**YOUR ASSIGNMENT:**
Pull every line containing "gates" out of the listing below.
-- EXERCISE DATA follows --
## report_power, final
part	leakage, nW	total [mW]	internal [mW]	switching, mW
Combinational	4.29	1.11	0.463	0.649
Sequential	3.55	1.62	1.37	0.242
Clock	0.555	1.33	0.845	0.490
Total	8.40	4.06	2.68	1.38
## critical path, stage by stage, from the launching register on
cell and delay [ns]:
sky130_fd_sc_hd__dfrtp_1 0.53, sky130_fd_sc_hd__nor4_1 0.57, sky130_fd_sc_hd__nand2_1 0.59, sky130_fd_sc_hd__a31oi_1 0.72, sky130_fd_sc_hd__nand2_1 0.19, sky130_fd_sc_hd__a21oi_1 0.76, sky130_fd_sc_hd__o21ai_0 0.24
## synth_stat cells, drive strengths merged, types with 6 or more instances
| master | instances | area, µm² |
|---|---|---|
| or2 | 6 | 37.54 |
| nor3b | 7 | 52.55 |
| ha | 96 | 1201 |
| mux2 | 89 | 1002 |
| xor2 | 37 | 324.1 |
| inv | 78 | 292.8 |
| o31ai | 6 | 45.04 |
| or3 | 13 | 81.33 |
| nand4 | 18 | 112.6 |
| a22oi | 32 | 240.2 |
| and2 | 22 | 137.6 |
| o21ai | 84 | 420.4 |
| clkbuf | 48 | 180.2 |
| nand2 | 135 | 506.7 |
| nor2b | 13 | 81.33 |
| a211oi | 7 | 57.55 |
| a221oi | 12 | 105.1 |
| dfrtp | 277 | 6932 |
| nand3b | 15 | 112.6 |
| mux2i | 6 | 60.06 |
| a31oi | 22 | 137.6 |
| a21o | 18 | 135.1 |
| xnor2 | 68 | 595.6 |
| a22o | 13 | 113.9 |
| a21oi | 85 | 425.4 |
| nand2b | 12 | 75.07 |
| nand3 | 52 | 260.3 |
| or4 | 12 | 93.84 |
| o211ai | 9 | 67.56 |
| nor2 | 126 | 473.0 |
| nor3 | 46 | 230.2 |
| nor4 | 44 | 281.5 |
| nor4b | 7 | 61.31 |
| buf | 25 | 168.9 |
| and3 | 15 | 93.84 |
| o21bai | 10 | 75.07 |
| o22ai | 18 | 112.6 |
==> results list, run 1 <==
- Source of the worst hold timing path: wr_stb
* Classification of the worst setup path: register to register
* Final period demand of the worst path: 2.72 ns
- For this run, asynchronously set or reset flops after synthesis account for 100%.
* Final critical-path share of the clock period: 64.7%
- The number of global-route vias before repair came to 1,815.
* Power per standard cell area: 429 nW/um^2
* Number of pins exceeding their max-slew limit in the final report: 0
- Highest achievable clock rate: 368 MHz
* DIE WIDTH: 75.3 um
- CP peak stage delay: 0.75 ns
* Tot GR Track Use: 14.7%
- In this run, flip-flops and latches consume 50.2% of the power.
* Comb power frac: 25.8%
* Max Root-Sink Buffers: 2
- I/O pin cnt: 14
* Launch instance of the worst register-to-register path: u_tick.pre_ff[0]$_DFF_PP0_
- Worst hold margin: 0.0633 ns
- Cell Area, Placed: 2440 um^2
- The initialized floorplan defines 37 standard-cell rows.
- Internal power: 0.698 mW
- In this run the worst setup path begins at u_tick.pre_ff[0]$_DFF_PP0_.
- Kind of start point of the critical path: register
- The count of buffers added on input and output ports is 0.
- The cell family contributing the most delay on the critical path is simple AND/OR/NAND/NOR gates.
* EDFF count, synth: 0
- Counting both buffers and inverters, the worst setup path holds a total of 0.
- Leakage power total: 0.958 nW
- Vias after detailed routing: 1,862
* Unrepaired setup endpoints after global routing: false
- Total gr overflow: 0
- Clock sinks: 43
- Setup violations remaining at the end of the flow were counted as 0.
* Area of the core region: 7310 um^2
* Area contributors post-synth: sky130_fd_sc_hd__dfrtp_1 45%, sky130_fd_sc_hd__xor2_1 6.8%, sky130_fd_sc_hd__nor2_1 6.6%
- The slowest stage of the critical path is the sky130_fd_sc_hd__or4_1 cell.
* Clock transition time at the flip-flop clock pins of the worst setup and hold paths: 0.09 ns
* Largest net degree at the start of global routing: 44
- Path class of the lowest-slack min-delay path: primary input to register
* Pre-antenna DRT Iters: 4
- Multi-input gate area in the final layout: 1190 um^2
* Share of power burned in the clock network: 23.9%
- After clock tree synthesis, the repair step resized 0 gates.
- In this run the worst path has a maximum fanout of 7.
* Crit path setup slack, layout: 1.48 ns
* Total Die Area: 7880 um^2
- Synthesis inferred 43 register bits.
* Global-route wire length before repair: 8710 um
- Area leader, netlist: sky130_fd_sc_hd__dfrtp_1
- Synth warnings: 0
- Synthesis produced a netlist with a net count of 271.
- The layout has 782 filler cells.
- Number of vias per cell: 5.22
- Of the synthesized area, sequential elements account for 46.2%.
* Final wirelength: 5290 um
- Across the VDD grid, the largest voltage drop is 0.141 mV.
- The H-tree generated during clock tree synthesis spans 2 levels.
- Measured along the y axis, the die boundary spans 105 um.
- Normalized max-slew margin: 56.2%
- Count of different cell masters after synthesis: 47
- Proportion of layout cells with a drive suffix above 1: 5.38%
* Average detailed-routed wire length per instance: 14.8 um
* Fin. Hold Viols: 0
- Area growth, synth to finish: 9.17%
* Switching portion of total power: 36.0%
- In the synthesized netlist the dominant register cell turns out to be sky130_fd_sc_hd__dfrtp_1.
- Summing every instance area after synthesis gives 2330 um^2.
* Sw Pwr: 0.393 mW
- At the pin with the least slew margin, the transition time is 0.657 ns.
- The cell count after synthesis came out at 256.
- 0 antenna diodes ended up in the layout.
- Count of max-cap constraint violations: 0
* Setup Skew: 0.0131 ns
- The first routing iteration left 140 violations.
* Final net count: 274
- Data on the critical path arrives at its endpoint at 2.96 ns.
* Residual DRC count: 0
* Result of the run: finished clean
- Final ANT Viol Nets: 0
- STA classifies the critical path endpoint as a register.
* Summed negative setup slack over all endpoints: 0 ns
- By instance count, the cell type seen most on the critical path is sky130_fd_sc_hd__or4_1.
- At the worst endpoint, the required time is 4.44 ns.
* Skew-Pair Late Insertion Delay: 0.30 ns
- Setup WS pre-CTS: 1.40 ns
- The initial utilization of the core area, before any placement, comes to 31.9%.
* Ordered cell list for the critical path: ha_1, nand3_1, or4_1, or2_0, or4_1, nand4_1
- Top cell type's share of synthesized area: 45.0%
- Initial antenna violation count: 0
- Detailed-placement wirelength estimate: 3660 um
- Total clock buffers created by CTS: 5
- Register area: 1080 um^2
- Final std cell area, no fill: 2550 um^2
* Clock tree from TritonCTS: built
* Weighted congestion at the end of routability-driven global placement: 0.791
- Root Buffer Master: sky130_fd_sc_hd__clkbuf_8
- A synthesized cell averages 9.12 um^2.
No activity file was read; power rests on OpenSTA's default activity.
module ore_zero_det #(
  parameter int WIDTH = `ORE_BYTE_W
) (
  // Value under test.
  input  wire logic [WIDTH-1:0] value,
  // High while every bit of the value is clear.
  output logic                  is_zero
);
  always_comb begin
    is_zero = (value == {WIDTH{1'h0}});
  end
endmodule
-- EXERCISE DATA concluded --
**RESULT OF THE TASK:**
- The cell family contributing the most delay on the critical path is simple AND/OR/NAND/NOR gates.
- After clock tree synthesis, the repair step resized 0 gates.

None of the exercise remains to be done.